Attorney Robin Flores, left, retained by police beating victim Frederico Wolfe, will be able to argue that at the root of Mr. Wolfe’s traffic stop arrest is a bad faith and malicious use of the state’s transportation law. Mr. Flores listens to a speech by Dr. Elenora Woods at a march with the local NAACP during Martin Luther King week in Chattanooga. (Photo David Tulis)

Chattanooga police officer Ben Piazza faces a double whammy when it comes to claims against him in court. One of them is a beating of a citizen at a traffic stop that is arguably a crime and most certainly a tort.

By David Tulis / 92.7 NoogaRadio

The other whammy is less visible, but just as powerful in the long term. And that is the vulnerability Mr. Piazza faces under transportation administrative notice upon his employer. The police powers reform notice in Chattanooga  is a trap laid before every officer in the Chattanooga police department who at a traffic stop springs Tenn. Code Ann. § Title 55 on a member of the citizenry.

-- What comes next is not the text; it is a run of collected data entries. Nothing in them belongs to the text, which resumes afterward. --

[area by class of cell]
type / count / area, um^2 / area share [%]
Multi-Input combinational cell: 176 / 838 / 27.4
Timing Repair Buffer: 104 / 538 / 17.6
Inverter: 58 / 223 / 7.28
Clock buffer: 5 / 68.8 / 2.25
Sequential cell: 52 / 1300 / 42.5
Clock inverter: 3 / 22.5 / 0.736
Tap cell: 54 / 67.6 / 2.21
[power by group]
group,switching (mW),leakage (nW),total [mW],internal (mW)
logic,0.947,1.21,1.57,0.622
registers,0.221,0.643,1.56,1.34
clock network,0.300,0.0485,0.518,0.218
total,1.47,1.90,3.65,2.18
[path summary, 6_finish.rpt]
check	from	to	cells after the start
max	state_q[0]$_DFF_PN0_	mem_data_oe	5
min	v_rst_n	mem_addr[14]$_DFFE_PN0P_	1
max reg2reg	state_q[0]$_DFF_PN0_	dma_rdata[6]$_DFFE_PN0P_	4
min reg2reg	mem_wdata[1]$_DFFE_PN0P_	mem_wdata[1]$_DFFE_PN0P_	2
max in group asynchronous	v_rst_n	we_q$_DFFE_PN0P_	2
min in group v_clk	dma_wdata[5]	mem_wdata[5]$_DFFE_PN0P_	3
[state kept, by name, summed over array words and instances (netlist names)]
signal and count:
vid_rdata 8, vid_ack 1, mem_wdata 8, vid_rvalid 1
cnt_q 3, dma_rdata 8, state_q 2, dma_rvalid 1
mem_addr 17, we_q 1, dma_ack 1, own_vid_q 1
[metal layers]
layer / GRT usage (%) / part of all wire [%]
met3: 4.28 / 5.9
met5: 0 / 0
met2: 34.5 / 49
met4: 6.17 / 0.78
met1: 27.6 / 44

This week, state prosecutor Neal Pinkston dropped all the charges against Mr. Piazza’s victim, Frederico Wolfe, recognizing the power of the jury to reject any arrest marred by violations of law and the certainty of their doing so on Hamilton County. Mr. Wolfe had been blue-lighted, arrested, beaten and charged March 10 in a night-time commercial enforcement stop on Lee Highway.

Who is Ben Piazza?

Mr. Piazza is 34 years old and has been a city employee since January 2013.  According to Chattanooga Times Free Press, has had a troubled tenure in the department, with his record showing acts of prankish nature, lying to his supervisors and one abuse of power complaint. That complaint was called unfounded because the department could not find his accuser, but he was given an oral reprimand for not having his cruiser camera operating. https://www.timesfreepress.com/news/local/story/2019/jan/23/internal-files-allege-lying-pranking-rudeness/487164/

He is abstemious in his use of social media, and may be a private, quiet person as there are no mugshots and photos of him online. He is a standard American with a social security number that verified by his employer and, by all appearances, is a U.S. person and taxpayer who files 1040 returns under belief that policing is an activity subject to the federal excise tax (generally understood as a direct tax on individuals).

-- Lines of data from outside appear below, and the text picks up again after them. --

### config.mk
export PLATFORM = sky130hd
export DESIGN_NAME = fs_serial_sub
export DESIGN_NICKNAME = d
export VERILOG_FILES = /design/src/rtl/fs_serial_sub.sv
export SDC_FILE = /design/constraint.sdc
export NUM_CORES = 1
export LEC_CHECK = 0
export BUFFER_PORTS_ARGS = -buffer_cell sky130_fd_sc_hd__buf_2
export CORE_ASPECT_RATIO = 0.75
export CORE_MARGIN = 1
export CORE_UTILIZATION = 58
export DETAILED_ROUTE_END_ITERATION = 7
export GPL_TIMING_DRIVEN = 0
export MAX_ROUTING_LAYER = met4
export PLACE_DENSITY = 0.8
export RECOVER_POWER = 25
export SLEW_MARGIN = 20
export SYNTH_ARGS = -nofsm -noshare
export SYNTH_HDL_FRONTEND = slang
export SYNTH_SLANG_ARGS = --single-unit
### constraint.sdc
create_clock -name clk -period 4.5 [get_ports clk]
set_input_delay 0.45 -clock clk [delete_from_list [all_inputs] [get_ports clk]]
set_output_delay 0.45 -clock clk [all_outputs]
set_load 0.02 [all_outputs]
### src/rtl/fs_serial_sub.sv
// fs_serial_sub: bit-serial WIDTH-bit subtractor built on one full-subtractor cell.
// One operand bit is processed per clock, LSB first, and each bit's borrow feeds
// the next bit. This trades latency for area compared with a ripple subtractor.
//
// Ports:
//   clk    rising-edge clock
//   rst_n  asynchronous active-low reset
//   start  request strobe, accepted only in IDLE
//   a, b   minuend / subtrahend, sampled when start is accepted
//   bin    initial borrow-in, sampled when start is accepted
//   busy   high in RUN and DONE
//   done   one-cycle pulse when d/br are newly updated
//   d      registered difference (a - b - bin) mod 2^WIDTH
//   br     registered final borrow-out
//
// state | meaning
// IDLE  | waiting for start; d/br hold the last result
// RUN   | one cell evaluation per edge, LSB first
// DONE  | one-cycle done pulse, then back to IDLE
module fs_serial_sub #(
  parameter int WIDTH = 8
) (
  input  logic             clk,
  input  logic             rst_n,
  input  logic             start,
  input  logic [WIDTH-1:0] a,
  input  logic [WIDTH-1:0] b,
  input  logic             bin,
  output logic             busy,
  output logic             done,
  output logic [WIDTH-1:0] d,
  output logic             br
);

  localparam int CW = (WIDTH > 1) ? $clog2(WIDTH) : 1;
  localparam logic [CW-1:0] LAST = CW'(WIDTH - 1);

  typedef enum logic [1:0] {IDLE, RUN, DONE} state_t;

  state_t           state_q;
  logic [WIDTH-1:0] a_sh_q;
  logic [WIDTH-1:0] b_sh_q;
  logic [WIDTH-1:0] res_sh_q;
  logic [WIDTH-1:0] d_q;
  logic [CW-1:0]    cnt_q;
  logic             borrow_q;
  logic             br_q;
  logic             busy_q;
  logic             done_q;

  logic             cell_d;
  logic             cell_br;
  logic [WIDTH-1:0] res_sh_d;

  // Full-subtractor cell on the current LSBs; the difference bit enters the
  // result register from the MSB side so the word is aligned after WIDTH shifts.
  always_comb begin
    cell_d  = a_sh_q[0] ^ b_sh_q[0] ^ borrow_q;
    cell_br = (~a_sh_q[0] & b_sh_q[0]) | (~a_sh_q[0] & borrow_q) | (b_sh_q[0] & borrow_q);
    res_sh_d = res_sh_q >> 1;
    res_sh_d[WIDTH-1] = cell_d;
  end

  always_ff @(posedge clk or negedge rst_n) begin
    if (!rst_n) begin
      state_q  <= IDLE;
      a_sh_q   <= '0;
      b_sh_q   <= '0;
      res_sh_q <= '0;
      d_q      <= '0;
      cnt_q    <= '0;
      borrow_q <= 1'b0;
      br_q     <= 1'b0;
      busy_q   <= 1'b0;
      done_q   <= 1'b0;
    end else begin
      case (state_q)
        IDLE: begin
          done_q <= 1'b0;
          if (start) begin
            a_sh_q   <= a;
            b_sh_q   <= b;
            borrow_q <= bin;
            cnt_q    <= '0;
            busy_q   <= 1'b1;
            state_q  <= RUN;
          end
        end
        RUN: begin
          a_sh_q   <= a_sh_q >> 1;
          b_sh_q   <= b_sh_q >> 1;
          res_sh_q <= res_sh_d;
          borrow_q <= cell_br;
          if (cnt_q == LAST) begin
            // Counter is left at its terminal value so it never wraps when
            // WIDTH is a power of two.
            d_q     <= res_sh_d;
            br_q    <= cell_br;
            done_q  <= 1'b1;
            state_q <= DONE;
          end else begin
            cnt_q <= cnt_q + CW'(1);
          end
        end
        DONE: begin
          done_q  <= 1'b0;
          busy_q  <= 1'b0;
          state_q <= IDLE;
        end
        default: begin
          done_q  <= 1'b0;
          busy_q  <= 1'b0;
          state_q <= IDLE;
        end
      endcase
    end
  end

  assign busy = busy_q;
  assign done = done_q;
  assign d    = d_q;
  assign br   = br_q;

endmodule
After elaboration in Yosys (flattened, before gate mapping). Index checks and enable logic that the tools add are counted.

Add/sub/neg operators: 1. Eq/ne operators: 5. Mux-type cells: 16. Bitwise operators: 9. Reduce and logical (&&, ||, !) cells: 7.

Operator list (count): $pmux W8 S2 (2); $mux W8 (2); $reduce_and A2 Y1 (4); $mux W3 (2); $ne A2 B2 Y1 const B (3); $pmux W3 S2 (1); $mux W1 (4); $mux W2 (2); $pmux W1 S2 (2); $pmux W2 S2 (1); $add A3 B1 Y3 const B (1); $and A1 B1 Y1 (3); $eq A3 B3 Y1 const B (1); $reduce_and A3 Y1 (1); $eq A2 B1 Y1 const B (1); $logic_not A2 Y1 (1); $not A1 Y1 (2); $or A1 B1 Y1 (2); $reduce_bool A2 Y1 (1); $xor A1 B1 Y1 (2).

Bits in registers: 41. Input port bits: 20.

Logic depth before layout (Yosys ltp). Gate-level depths: netlist of the first run.

Word-level depth: 5. Mapped depth: 6. Depth with buffers taken out: 5.

Least setup slack after synthesis of the first run. Ideal clock, no wire load.

Path type: reg-to-reg. Start point: register cnt_q[0]. End point: register br_q (netlist: br). Arrival time: 1374 ps. Required time: 4375 ps. Setup slack: 3002 ps. Cell stages (with the launch flop): 6. Path through: dfrtp_1 ha_1 ha_1 nand3b_1 buf_6 mux2_2.

Cells in the longest elaborated chain, start to end: 2.

RTL lines: from (decl) (line 45) `logic [CW-1:0] cnt_q;`; from (signal assigned) (line 102) `cnt_q <= cnt_q + CW'(1);`; $eq A3 B3 Y1 (line 94) `if (cnt_q == LAST) begin`; $reduce_and A2 Y1 (no line); to (signal assigned) (line 98) `br_q <= cell_br;`; to (decl) (line 47) `logic br_q;`.

Every way passes these cells. A chain may end at the register's enable or synchronous reset.

==> results.txt, run 1 <==
The number of global-route vias before repair came out at 1276. The internal power of the cells totals 971 uW. The area of the multi-input gates came out at 629 um^2.

The first-pass iteration count of the detailed router is 4. The I/O pin count came out at 31. Setup repair after global routing left no endpoint under its margin. The mean instance size in the synthesized netlist came out at 12.4 um^2. Counting every sink on the clock net gives 40. In the final timing run, aggregate negative setup slack is 0 ns. The gate count after technology mapping is 139. Cells fill 74.4% of the core in the end. The clock passes through at most 2 buffers. The number of max-cap violations is 1.

The library cell used most frequently in the layout, excluding fill and tap cells, is sky130_fd_sc_hd__dfrtp_1. The required time of the critical path came out at 4.50 ns. STA classifies the critical path startpoint as an input pin. On the final layout, the worst clock skew is 0.00699 ns. The TritonCTS buffer count is 5.

The wire length on met2 is 1700 um. After layout, the worst path uses 42.5% of the clock period. At the later pin of the worst-skew pair, clock insertion delay measures 0.30 ns.

CTS placed an instance of sky130_fd_sc_hd__clkbuf_8 at the clock tree root. In this run the cell area measured after placement is 1920 um^2. In this run the tightest slew margin relative to its limit is -37.7%. In this run the core area contains 16 standard-cell rows.

The sequential share of the synthesized area is 58.0%. Summed over all nets, wire length on met3 after detailed routing comes to 186 um. Once detail routing completed, the nets flagged for antenna violations numbered 0.

The HPWL reported at the end of detailed placement is 2410 um. Using the TritonRoute via totals, the vias-per-cell ratio works out to 5.92. The slew at the pin closest to its max-slew limit is 2.07 ns. The number of gates resized after cts is 0. The final hold violation count is 0.

The DRC marker count from the first detailed-route iteration came out at 46. The number of filler cells placed in the layout came out at 201. In this run the tool buffered the top-level ports with 30 buffer cells. The count of pins over their slew limit is 41.

The peak per-stage delay on the critical path came out at 1.45 ns. The die width is 65.0 um. The part of the power in combinational logic is 37.8%.

The count of non-filler cells in the finished layout came out at 213. The power spent charging and discharging nets came out at 532 uW. The worst hold path stage count is 2. The cell area power density is 741 nW/um^2. The die is 49.2 um tall. The detailed-route wire length on metal 1 came out at 1560 um. The async set-or-reset flop fraction in the synthesized netlist is 100%.

The design draws 1.50 mW. The overall die area is 3200 um^2. The worst hold path begins at b[7].

The global-route wire length before repair is 5930 um. The cell family contributing the most delay on the critical path is buffers and inverters. The synthesized flop and latch total came out at 40.

The quantity of hold-fixing buffers added after cts is 0. The highest metal layer used by the detailed router is met4. Of all nets on the critical path, the largest fanout is 40. The total nets after synthesis came out at 163. In this run the critical register-to-register path is captured at d[4].

The routed design has 3510 um of wire. The share of power burned in registers came out at 43.2%. The worst hold path terminates at b_sh_q[7]. The final reports fail on max-capacitance violations, max-slew violations. Yosys printed 0 warnings. Leaving out fill and tap cells, the most frequent cells in the layout are 40 x sky130_fd_sc_hd__dfrtp_1, 33 x sky130_fd_sc_hd__buf_2, 22 x sky130_fd_sc_hd__o22ai_1. The buffers plus inverters on the worst setup path came out at 1. The part of the total power dissipated in the clock network is 19.0%.

The flop-to-flop setup slack came out at 2.88 ns. In the final design database the tool counted 200 nets. The share of post-route cells with drive strength above 1 came out at 33.9%. TritonCTS built the clock tree. The number of cells on the critical path is 1. The initial core utilization is 63.4%. Across the whole layout, storage elements account for 1000 um^2. The distinct cell type count of the synthesized netlist is 27.

The class of the tightest hold or removal check is in2reg. The number of H-tree branching levels is 2. The leakage power figure is 0.959 nW. The diode insertion count for antenna repair came out at 0.

The overall overflow remaining after global route is 0. The number of antenna violations at the first check in global routing was 0. In this run the critical register-to-register path is launched from cnt_q[0]. The smallest clock period supported by the final layout is computed as 1.91 ns.

In this run the post-CTS setup repair buffer count came out at 0. The design area came out at 2030 um^2. The fraction of power spent switching nets is 35.4%. Entering global routing, the biggest net connects 41 pins.

Across the VDD grid, the largest voltage drop is 0.392 mV. The area added between synthesis and finish is 17.5%. After detailed routing, the average wire length per cell comes to 16.5 um. The cell count after placement is 205.

Among all stages on the critical path, the largest delay is contributed by sky130_fd_sc_hd__clkbuf_1. The kind of capture point of the worst setup path is an async pin. Counting flops with a built-in enable in the synthesized netlist gives 0. The synthesized cell area came out at 1730 um^2. The top achievable clock speed is 522 MHz. The CTS clock-pin slew for the worst setup and hold paths came out at 0.07 ns. For the worst flop-to-flop path, the logic depth is 5. Among all flip-flop cells after synthesis, the most frequent one is sky130_fd_sc_hd__dfrtp_1. Routability-driven placement finished with a final weighted congestion of 0.782. Walking the worst path, the cells encountered are clkbuf_1. The total of endpoints with negative setup slack in the final report is 0.

For this run, design rule violations remaining after detail routing come to 0. The floorplan step defined a core boundary enclosing 2720 um^2. The start-to-end type of the worst setup path is in2async. The number of vias after detailed routing came out at 1260.

The flow ran to the end, but the final reports show violations. Data on the critical path arrives at its endpoint at 1.92 ns. The total routing usage reported by global routing came out at 26.5%.
==> sequential cells by signal (all words and copies together), names as in the netlist <==
register,count
a_sh_q,8
b_sh_q,8
borrow_q,1
br,1
busy,1
cnt_q,3
d,8
done,1
res_sh_q,7
state_q,2
==> kinds of logic (layout without fill, tap and decap cells) <==
group,count (synthesis),in the layout,share of synthesized area [%]
AOI/OAI and AO/OA,49,49,18.8
DFF,40,40,58.0
and+or+nand+nor,16,16,5.22
buffers and inverters,16,54,5.51
adders and majority gates,4,4,3.34
muxes,14,14,9.14
==> power groups by stage <==
stage	clock network [mW]	registers [mW]	logic, mW
6_report	0.286	0.649	0.568
5_1_grt	0.301	0.671	0.631
4_1_cts	0.289	0.648	0.573
3_5_place_dp	0	0.652	0.568
3_3_place_gp	0	0.636	0.540
2_1_floorplan	0	0.676	0.375
==> how the worst max path moves through the flow <==
stage	from	end	slack, ns
floorplan	cnt_q[0]	br	3.00
global placement	cnt_q[0]	d[6]	2.91
detailed placement	cnt_q[0]	d[4]	2.88
CTS	cnt_q[0]	d[4]	2.87
global route	rst_n	cnt_q[2]	2.11
finish	rst_n	d[7]	2.59
==> area by class of cell <==
| class | count | area share (%) |
|---|---|---|
| buffer | 10 | 3.58 |
| clock buffer | 6 | 3.58 |
| clock inverter | 2 | 1.73 |
| inverter | 6 | 1.11 |
| multi-input combinational | 83 | 31.0 |
| sequential | 40 | 49.4 |
| tap | 36 | 2.22 |
| timing repair buffer | 30 | 7.35 |
==> routing by layer <==
layer,vias to the layer above,global-route usage (%)
met4,0,13.3
met2,35,42.2
met3,7,5.84
met1,627,31.8
li1,591,-
met5,-,-
==> cell usage after synthesis (2+ instances only) <==
| library cell | count | area (um^2) |
|---|---|---|
| sky130_fd_sc_hd__dfrtp_1 | 40 | 1000 |
| sky130_fd_sc_hd__a22o_1 | 2 | 17.5 |
| sky130_fd_sc_hd__a21oi_1 | 11 | 55.1 |
| sky130_fd_sc_hd__o22ai_1 | 22 | 138 |
| sky130_fd_sc_hd__mux2_2 | 14 | 158 |
| sky130_fd_sc_hd__buf_6 | 3 | 33.8 |
| sky130_fd_sc_hd__inv_1 | 5 | 18.8 |
| sky130_fd_sc_hd__buf_2 | 4 | 20.0 |
| sky130_fd_sc_hd__buf_4 | 2 | 15.0 |
| sky130_fd_sc_hd__o2bb2ai_1 | 3 | 26.3 |
| sky130_fd_sc_hd__nand2b_1 | 3 | 18.8 |
| sky130_fd_sc_hd__nor2_1 | 4 | 15.0 |
| sky130_fd_sc_hd__a2bb2oi_1 | 5 | 43.8 |
| sky130_fd_sc_hd__o21ai_0 | 2 | 10.0 |
| sky130_fd_sc_hd__a22oi_1 | 3 | 22.5 |
| sky130_fd_sc_hd__nand2_1 | 3 | 11.3 |
| sky130_fd_sc_hd__ha_1 | 3 | 37.5 |
==> per-stage QoR <==
stage               hold WS, ns  worst slack, ns
finish                    0.370             2.59
global route              0.384             2.11
CTS                       0.291             2.87
detailed placement        0.483             2.88
global placement          0.468             2.91
floorplan                 0.154             3.00
No activity file was read; power rests on OpenSTA's default activity.
==> run 2, diff against run 1 <==
Settings changed: CORE_UTILIZATION 58 to 49, PLACE_DENSITY 0.8 to 0.72.
Clock period 4.5 ns to 1.5 ns, I/O delays scaled along.
==> run 2 against run 1 <==
Net effect: the flow finishes with violations (design-rule violations, negative setup slack); cell area increased by 6.0%; first-iteration DRC count increased by 74%; register-to-register slack got worse by 2.9 ns; clock-buffer cell count decreased by 1; wire length increased by 7.8%; global-route usage decreased by 3.4 points; power increased to 3.1 times the previous value; clock skew about the same; clock power increased to 3.0 times the previous value.
==> results.txt, run 2 (synthesis gave the netlist of run 1 again) <==
The run finished, with violations left. The checks that failed: design-rule violations, negative setup slack. Measured against its own limit, the worst slew margin works out to 35.6%. The worst setup path is launched from a flip-flop. The total of buffers placed on input and output ports came out at 30. In this design, the critical path's most frequently occurring cell is sky130_fd_sc_hd__ha_4. The area added between synthesis and finish is 24.5%. The required time of the critical path came out at 1.67 ns. The routed design could run at a clock period as short as 1.56 ns. The kind of cell with the highest combined delay along the critical path is flip-flops. The share of power burned in registers is 41.6%.

The most common cell after layout, fill and taps aside is sky130_fd_sc_hd__dfrtp_1. The overall overflow remaining after global route is 0. The floorplan step defined a die boundary enclosing 3770 um^2. The final clock period utilization by the worst path is 104%. The number of vias after detailed routing came out at 1267. For the worst setup path, the data arrival time is 1.73 ns. The number of clock sinks came out at 40. The placeable core region is 3330 um^2. Setup violations remaining at the end of the flow were counted as 7.

Along the worst path, the maximum fanout reaches 5. The number of nets still failing antenna checks after routing is 0. The count of pins over their slew limit is 0. The worst-case clock buffer depth is 2. The maximum VDD drop came out at 1.21 mV. The fraction of power spent switching nets came out at 35.8%. For this design the top-level I/O count stands at 31. The number of antenna violations at the first check in global routing came out at 0. Clock tree synthesis inserted a total of 5 buffers. STA classifies the critical path endpoint as a flip-flop. The post-detailed-placement cell area is 1930 um^2. The power consumption is 4.73 mW. The buffers plus inverters on the worst setup path is 1. The setup clock skew after layout came out at 0.00735 ns. The share of post-route cells with drive strength above 1 is 33.0%. Traced cell by cell, the critical path runs through ha_4 -> ha_4 -> nand3b_1 -> buf_6 -> mux2_4.

In this run the static leakage power is 0.998 nW. The via density per instance came out at 5.63. The final sum of negative setup slack came out at -0.281 ns. The number of global-route vias before repair came to 1247. The detailed-route DRC error count is 6. The power spent charging and discharging nets came out at 1.69 mW. The routability congestion estimate from global placement is 0.808. The clock root buffer is sky130_fd_sc_hd__clkbuf_8.

The cell area power density is 2200 nW/um^2. The CTS clock-pin slew for the worst setup and hold paths came out at 0.08 ns. The global-route wire length before repair is 6090 um. The routed wire length is 3780 um. Derived from the worst setup path, the maximum achievable clock frequency is 642 MHz. The DRC marker count from the first detailed-route iteration came out at 80.

Combinational logic burns 40.2% of the power. The internal portion of total power came out at 3.04 mW. The initial core utilization is 51.8%.

Entering global routing, the biggest net connects 41 pins. The part of the total power dissipated in the clock network came out at 18.3%. The cell at the slowest stage of the critical path is sky130_fd_sc_hd__dfrtp_1.

The start-to-end type of the worst setup path is reg2reg. The clock latency at the later pin of the worst-skew pair came out at 0.29 ns. The design area is 2150 um^2. In the global route stage, overall resource usage came out at 23.2%.

The tightest min-delay check is of the in2reg type. The routed length per placed instance is 16.8 um. The number of max-cap violations came out at 0. After floorplanning, the core was divided into 18 placement rows. The peak per-stage delay on the critical path is 0.41 ns. The number of H-tree branching levels is 2. Setup repair after global routing could not meet its margin everywhere. The die width came out at 70.5 um. The slew at the pin closest to its max-slew limit came out at 0.965 ns. The net count of the finished layout came out at 208. The HPWL reported at the end of detailed placement came out at 2460 um. In the layout the commonest cells are 40 x sky130_fd_sc_hd__dfrtp_1, 22 x sky130_fd_sc_hd__o22ai_1, 21 x sky130_fd_sc_hd__buf_2. The CTS tree is yes.

The first-pass iteration count of the detailed router is 8. The post-layout worst setup margin came out at -0.0578 ns. The diode insertion count for antenna repair is 0.

The utilization after layout came out at 64.5%. The height of the die came out at 53.4 um. The final hold violation count came out at 0.
-- run 2: cell types whose count changed in the layout (fill, tap and decap cells not counted), sizes merged --
cell	before	now
clkbuf	8	19
clkinvlp	0	1
dlygate4sd3	0	1
buf	38	33
-- run 2: power by group through the flow --
| stage | sequential [mW] | clock [mW] | combinational (mW) |
|---|---|---|---|
| 2_1_floorplan | 2.03 | 0 | 1.12 |
| 3_3_place_gp | 1.90 | 0 | 1.62 |
| 3_5_place_dp | 1.94 | 0 | 1.72 |
| 4_1_cts | 1.93 | 0.881 | 1.91 |
| 5_1_grt | 2.03 | 0.930 | 2.10 |
| 6_report | 1.97 | 0.864 | 1.90 |
-- run 2: per-stage QoR --
step                      cells  hold slack [ns]  setup WS, ns
final                       225           0.0803       -0.0578
after detailed placement    209            0.316        -0.167
after floorplan             139           -0.146       0.00178
after global routing        225           0.0648       -0.0911
after CTS                   225           0.0685       -0.0474
after global placement      209            0.302        -0.113
-- run 2: worst register-to-register path: stages (launching register included) --
cell and delay, ns:
sky130_fd_sc_hd__dfrtp_1 0.41, sky130_fd_sc_hd__ha_4 0.19, sky130_fd_sc_hd__ha_4 0.16, sky130_fd_sc_hd__nand3b_1 0.19, sky130_fd_sc_hd__buf_6 0.19, sky130_fd_sc_hd__mux2_4 0.31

Mr. Piazza has paperwork totaling 50 pages that seems routine. He took the Chattanooga police job after having learned the police business in Athens, Ga., where he worked about four years, at least part of that time under Lt. Nicholas Soriano for F$2,200 a week. In that job he says he “[protected] life and property” and “[enforced] federal, state and local laws.”

Sue cop as oppessor, defend self in traffic court: Transportation Administrative Notice

As a teen, Mr. Piazza had been committed by his parents to four years in the Roman Catholic church’s Benedictine Military School in Savannah, Ga. The school was founded by monks whose original purpose in the sector starting in 1874 was to convert to papal submission blacks, of the same race as Mr. Piazza’s victim Mr. Wolfe. The school’s goal was to be like the Citadel or VMI “in the Southern military tradition” and to “form men of virtue and integrity *** prepared for life-long learning and service to their faith and civic communities,” a school webpage says.

After graduating in 2004, he worked as a restaurant cook for outfits such as University of Georgia food services, Papa Johns, Amici’s Italian Cafe and DePalma’s Italian Cafe.

Mr. Piazza is married, and the redaction of a copy of his exemption form for federal tax withholding keeps from public view any hint of whether he and his wife have children claimed as dependents for tax purposes.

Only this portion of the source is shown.